### Extracted records

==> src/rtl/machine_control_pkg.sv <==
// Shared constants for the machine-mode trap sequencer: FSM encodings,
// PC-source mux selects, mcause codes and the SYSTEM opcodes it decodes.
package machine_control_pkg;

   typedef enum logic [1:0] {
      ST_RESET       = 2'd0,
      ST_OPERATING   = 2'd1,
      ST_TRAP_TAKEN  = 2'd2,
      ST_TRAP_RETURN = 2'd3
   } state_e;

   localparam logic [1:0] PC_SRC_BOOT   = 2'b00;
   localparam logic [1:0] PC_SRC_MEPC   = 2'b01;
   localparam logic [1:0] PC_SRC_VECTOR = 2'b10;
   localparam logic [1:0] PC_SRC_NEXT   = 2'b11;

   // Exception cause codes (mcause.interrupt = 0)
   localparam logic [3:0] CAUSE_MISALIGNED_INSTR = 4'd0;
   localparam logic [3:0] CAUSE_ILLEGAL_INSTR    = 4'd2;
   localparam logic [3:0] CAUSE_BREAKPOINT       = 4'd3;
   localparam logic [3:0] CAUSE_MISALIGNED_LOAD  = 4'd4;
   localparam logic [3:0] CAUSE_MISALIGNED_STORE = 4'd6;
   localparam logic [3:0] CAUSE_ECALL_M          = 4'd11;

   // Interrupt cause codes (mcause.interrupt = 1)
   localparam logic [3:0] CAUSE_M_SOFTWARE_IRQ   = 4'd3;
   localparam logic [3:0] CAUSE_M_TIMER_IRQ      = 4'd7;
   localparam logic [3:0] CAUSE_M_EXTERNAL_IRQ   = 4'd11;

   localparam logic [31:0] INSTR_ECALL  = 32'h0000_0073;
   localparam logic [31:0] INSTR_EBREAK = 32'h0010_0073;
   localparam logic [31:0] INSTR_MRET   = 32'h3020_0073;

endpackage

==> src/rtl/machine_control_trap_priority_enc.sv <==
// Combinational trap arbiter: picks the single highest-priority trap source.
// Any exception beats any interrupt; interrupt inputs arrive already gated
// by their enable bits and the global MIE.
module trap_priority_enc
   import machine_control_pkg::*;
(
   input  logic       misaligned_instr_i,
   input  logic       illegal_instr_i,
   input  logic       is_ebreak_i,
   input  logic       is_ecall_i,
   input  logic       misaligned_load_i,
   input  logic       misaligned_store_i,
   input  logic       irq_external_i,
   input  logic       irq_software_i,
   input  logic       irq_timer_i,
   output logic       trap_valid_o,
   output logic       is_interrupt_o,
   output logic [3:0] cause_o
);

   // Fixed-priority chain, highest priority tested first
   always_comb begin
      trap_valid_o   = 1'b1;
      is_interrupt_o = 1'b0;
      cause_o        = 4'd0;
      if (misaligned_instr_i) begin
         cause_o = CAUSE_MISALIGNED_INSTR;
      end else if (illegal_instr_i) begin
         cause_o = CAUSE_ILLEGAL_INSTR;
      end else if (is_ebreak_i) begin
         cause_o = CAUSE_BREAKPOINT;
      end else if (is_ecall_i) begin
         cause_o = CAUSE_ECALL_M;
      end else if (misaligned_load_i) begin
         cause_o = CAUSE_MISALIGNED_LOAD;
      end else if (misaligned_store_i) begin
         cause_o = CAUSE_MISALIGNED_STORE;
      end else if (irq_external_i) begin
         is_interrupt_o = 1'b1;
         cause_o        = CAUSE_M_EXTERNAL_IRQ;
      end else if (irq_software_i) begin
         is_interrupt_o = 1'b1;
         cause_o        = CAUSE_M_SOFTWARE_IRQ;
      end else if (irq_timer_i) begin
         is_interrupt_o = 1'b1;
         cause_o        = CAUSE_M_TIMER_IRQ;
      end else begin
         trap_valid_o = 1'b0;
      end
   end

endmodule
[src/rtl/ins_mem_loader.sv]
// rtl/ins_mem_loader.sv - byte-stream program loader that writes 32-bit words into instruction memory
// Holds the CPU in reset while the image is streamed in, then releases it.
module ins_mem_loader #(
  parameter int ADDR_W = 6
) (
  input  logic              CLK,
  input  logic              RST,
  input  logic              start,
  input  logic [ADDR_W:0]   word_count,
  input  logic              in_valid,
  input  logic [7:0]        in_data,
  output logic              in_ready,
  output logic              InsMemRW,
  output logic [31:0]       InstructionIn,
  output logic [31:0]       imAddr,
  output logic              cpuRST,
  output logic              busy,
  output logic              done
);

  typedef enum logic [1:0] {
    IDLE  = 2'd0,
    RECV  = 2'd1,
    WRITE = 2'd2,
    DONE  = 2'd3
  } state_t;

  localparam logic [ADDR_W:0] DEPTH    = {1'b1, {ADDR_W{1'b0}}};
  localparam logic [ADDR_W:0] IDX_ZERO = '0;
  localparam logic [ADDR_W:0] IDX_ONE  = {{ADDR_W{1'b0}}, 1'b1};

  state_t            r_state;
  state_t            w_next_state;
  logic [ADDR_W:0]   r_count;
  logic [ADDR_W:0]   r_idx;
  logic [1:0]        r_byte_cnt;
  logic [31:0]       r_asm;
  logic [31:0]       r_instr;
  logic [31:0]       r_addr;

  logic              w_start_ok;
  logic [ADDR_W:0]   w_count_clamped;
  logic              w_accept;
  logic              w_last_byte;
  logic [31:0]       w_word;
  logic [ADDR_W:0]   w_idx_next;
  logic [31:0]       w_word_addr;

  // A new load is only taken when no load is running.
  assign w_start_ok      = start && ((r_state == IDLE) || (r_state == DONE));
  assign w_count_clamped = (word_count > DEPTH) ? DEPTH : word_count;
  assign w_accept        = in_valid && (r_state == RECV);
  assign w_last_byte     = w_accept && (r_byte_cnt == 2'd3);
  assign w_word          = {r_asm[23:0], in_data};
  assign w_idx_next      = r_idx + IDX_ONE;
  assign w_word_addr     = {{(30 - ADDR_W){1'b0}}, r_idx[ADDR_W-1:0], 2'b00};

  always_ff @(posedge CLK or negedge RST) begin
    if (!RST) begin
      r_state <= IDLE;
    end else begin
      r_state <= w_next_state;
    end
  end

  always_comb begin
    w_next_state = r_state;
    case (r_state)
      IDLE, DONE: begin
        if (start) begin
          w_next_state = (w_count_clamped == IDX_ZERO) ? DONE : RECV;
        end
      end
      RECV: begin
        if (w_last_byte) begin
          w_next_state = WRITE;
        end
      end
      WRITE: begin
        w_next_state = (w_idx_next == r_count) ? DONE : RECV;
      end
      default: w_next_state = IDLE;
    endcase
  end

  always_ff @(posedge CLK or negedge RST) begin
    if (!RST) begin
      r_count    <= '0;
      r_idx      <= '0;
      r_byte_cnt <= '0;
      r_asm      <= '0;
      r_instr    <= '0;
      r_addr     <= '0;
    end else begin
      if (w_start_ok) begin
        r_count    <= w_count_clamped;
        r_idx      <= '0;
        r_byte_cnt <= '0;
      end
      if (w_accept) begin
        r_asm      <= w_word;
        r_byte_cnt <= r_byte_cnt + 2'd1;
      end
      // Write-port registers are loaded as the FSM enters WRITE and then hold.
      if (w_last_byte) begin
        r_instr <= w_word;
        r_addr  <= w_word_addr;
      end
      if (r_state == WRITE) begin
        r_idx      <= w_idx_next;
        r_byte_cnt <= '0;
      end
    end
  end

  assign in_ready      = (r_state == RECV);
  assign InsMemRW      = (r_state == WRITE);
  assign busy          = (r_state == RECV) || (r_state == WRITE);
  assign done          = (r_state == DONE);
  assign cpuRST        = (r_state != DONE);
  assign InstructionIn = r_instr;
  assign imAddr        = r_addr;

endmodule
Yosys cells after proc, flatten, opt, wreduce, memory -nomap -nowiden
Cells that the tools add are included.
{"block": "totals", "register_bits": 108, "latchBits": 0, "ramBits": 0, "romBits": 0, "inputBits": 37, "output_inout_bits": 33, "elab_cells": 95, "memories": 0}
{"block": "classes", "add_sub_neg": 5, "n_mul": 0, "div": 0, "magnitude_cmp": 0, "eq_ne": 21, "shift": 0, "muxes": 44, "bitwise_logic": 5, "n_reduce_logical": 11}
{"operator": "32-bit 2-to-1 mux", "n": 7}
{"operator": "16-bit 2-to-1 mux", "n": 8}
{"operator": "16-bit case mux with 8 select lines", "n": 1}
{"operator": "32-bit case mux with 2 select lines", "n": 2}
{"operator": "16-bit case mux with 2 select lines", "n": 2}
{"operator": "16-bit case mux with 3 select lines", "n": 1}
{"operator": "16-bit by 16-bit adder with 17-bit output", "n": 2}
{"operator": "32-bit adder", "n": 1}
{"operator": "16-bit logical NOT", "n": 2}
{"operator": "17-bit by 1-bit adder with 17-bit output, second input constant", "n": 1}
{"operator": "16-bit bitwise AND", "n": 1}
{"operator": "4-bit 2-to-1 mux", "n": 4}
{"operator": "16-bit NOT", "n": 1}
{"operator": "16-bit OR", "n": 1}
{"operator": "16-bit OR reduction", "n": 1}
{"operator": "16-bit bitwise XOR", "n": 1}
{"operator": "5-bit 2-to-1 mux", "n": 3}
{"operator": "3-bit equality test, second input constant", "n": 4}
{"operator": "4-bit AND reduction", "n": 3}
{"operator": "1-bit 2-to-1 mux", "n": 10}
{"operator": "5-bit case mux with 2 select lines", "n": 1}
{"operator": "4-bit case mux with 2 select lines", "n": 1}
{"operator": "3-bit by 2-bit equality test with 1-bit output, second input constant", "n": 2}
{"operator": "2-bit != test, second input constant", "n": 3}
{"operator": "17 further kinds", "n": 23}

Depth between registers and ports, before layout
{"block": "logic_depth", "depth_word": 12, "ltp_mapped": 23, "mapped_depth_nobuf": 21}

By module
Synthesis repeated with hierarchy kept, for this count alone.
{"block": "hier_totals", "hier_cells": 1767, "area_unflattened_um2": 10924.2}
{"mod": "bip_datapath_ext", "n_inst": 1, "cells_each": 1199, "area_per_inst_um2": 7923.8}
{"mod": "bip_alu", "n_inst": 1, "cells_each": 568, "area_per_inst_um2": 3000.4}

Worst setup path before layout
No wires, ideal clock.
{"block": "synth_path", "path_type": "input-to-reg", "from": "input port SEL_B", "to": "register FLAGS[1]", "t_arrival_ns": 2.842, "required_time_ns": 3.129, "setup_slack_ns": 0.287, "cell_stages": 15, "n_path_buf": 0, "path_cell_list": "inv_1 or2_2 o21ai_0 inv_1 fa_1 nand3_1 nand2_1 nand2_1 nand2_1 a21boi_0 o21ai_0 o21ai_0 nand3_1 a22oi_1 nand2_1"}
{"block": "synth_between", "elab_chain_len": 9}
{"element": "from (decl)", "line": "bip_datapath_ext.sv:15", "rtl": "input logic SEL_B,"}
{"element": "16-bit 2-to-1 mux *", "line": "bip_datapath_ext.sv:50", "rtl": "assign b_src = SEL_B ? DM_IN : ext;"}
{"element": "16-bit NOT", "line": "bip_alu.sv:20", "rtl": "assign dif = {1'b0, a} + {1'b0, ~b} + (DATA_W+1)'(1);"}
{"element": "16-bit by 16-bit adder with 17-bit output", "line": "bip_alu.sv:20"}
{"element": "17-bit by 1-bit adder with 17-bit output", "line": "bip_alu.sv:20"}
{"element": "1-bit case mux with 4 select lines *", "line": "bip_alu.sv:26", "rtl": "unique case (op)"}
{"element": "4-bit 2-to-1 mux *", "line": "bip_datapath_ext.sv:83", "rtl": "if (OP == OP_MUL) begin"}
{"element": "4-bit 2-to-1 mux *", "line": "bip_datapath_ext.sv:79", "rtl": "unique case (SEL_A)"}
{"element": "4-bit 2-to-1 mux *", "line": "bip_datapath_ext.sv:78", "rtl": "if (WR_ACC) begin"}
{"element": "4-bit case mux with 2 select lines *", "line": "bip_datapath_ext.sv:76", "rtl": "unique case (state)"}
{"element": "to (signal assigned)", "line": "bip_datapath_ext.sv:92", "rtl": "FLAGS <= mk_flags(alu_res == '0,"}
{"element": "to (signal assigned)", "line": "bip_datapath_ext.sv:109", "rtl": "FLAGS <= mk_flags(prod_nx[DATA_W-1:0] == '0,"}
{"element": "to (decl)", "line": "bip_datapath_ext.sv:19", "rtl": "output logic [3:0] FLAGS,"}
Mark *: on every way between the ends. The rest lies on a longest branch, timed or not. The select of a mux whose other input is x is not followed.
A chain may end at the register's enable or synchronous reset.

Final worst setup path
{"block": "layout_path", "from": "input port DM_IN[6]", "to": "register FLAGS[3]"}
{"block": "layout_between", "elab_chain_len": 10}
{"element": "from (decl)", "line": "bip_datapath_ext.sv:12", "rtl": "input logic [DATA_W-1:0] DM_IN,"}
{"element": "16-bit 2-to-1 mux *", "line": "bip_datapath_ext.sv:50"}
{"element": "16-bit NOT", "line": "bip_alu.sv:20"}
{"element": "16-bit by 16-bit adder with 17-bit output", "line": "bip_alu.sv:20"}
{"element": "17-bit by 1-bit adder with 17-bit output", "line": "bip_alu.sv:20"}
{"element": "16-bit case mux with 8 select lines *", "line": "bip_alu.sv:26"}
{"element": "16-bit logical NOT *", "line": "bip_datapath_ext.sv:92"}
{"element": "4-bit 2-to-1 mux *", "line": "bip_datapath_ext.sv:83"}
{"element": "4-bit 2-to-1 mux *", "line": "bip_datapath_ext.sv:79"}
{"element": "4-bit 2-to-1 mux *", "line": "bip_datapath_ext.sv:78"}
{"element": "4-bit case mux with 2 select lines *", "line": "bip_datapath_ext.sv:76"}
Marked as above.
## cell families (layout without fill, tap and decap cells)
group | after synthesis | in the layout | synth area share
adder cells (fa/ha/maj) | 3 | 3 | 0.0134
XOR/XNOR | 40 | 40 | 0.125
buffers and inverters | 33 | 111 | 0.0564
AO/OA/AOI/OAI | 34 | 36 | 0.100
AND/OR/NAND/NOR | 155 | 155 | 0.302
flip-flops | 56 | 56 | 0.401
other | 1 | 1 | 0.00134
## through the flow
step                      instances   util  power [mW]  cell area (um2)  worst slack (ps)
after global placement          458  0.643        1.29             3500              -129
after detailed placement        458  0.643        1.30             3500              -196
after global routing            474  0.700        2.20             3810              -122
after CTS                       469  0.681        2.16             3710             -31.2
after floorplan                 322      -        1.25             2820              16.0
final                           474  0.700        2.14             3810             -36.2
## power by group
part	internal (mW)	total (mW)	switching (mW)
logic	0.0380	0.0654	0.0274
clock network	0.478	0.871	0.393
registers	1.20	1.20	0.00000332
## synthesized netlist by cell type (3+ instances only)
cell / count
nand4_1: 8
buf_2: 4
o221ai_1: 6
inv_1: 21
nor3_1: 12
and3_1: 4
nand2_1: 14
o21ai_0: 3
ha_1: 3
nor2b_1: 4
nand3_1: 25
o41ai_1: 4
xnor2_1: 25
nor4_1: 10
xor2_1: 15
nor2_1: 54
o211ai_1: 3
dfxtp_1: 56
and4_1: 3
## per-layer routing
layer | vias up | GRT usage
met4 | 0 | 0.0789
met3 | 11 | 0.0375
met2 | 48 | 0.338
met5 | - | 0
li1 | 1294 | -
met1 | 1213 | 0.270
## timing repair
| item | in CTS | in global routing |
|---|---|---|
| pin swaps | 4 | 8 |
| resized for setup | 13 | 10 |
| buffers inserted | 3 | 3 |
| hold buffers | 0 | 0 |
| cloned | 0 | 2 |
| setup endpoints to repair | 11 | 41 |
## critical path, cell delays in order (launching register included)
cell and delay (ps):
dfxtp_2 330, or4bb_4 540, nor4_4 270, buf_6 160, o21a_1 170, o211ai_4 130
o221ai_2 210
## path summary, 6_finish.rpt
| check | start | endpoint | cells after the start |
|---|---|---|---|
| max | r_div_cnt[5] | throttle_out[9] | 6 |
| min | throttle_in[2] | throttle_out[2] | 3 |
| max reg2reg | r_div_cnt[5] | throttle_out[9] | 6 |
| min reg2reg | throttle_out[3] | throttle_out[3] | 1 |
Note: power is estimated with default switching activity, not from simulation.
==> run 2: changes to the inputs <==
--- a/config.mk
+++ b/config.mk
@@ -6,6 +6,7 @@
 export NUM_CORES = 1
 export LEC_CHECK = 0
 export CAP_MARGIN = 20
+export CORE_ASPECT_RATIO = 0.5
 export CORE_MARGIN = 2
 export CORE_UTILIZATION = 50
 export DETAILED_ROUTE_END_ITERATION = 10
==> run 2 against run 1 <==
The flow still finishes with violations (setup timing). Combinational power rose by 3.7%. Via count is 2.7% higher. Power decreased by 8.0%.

######

__Goal of the exercise__.
Please give back exactly the lines of this listing beginning at the line with "## synthesized netlist" and ending with the line with "export CORE_UTILIZATION = 50", both included, and nothing else.

__Reply__.
## synthesized netlist by cell type (3+ instances only)
cell / count
nand4_1: 8
buf_2: 4
o221ai_1: 6
inv_1: 21
nor3_1: 12
and3_1: 4
nand2_1: 14
o21ai_0: 3
ha_1: 3
nor2b_1: 4
nand3_1: 25
o41ai_1: 4
xnor2_1: 25
nor4_1: 10
xor2_1: 15
nor2_1: 54
o211ai_1: 3
dfxtp_1: 56
and4_1: 3
## per-layer routing
layer | vias up | GRT usage
met4 | 0 | 0.0789
met3 | 11 | 0.0375
met2 | 48 | 0.338
met5 | - | 0
li1 | 1294 | -
met1 | 1213 | 0.270
## timing repair
| item | in CTS | in global routing |
|---|---|---|
| pin swaps | 4 | 8 |
| resized for setup | 13 | 10 |
| buffers inserted | 3 | 3 |
| hold buffers | 0 | 0 |
| cloned | 0 | 2 |
| setup endpoints to repair | 11 | 41 |
## critical path, cell delays in order (launching register included)
cell and delay (ps):
dfxtp_2 330, or4bb_4 540, nor4_4 270, buf_6 160, o21a_1 170, o211ai_4 130
o221ai_2 210
## path summary, 6_finish.rpt
| check | start | endpoint | cells after the start |
|---|---|---|---|
| max | r_div_cnt[5] | throttle_out[9] | 6 |
| min | throttle_in[2] | throttle_out[2] | 3 |
| max reg2reg | r_div_cnt[5] | throttle_out[9] | 6 |
| min reg2reg | throttle_out[3] | throttle_out[3] | 1 |
Note: power is estimated with default switching activity, not from simulation.
==> run 2: changes to the inputs <==
--- a/config.mk
+++ b/config.mk
@@ -6,6 +6,7 @@
 export NUM_CORES = 1
 export LEC_CHECK = 0
 export CAP_MARGIN = 20
+export CORE_ASPECT_RATIO = 0.5
 export CORE_MARGIN = 2
 export CORE_UTILIZATION = 50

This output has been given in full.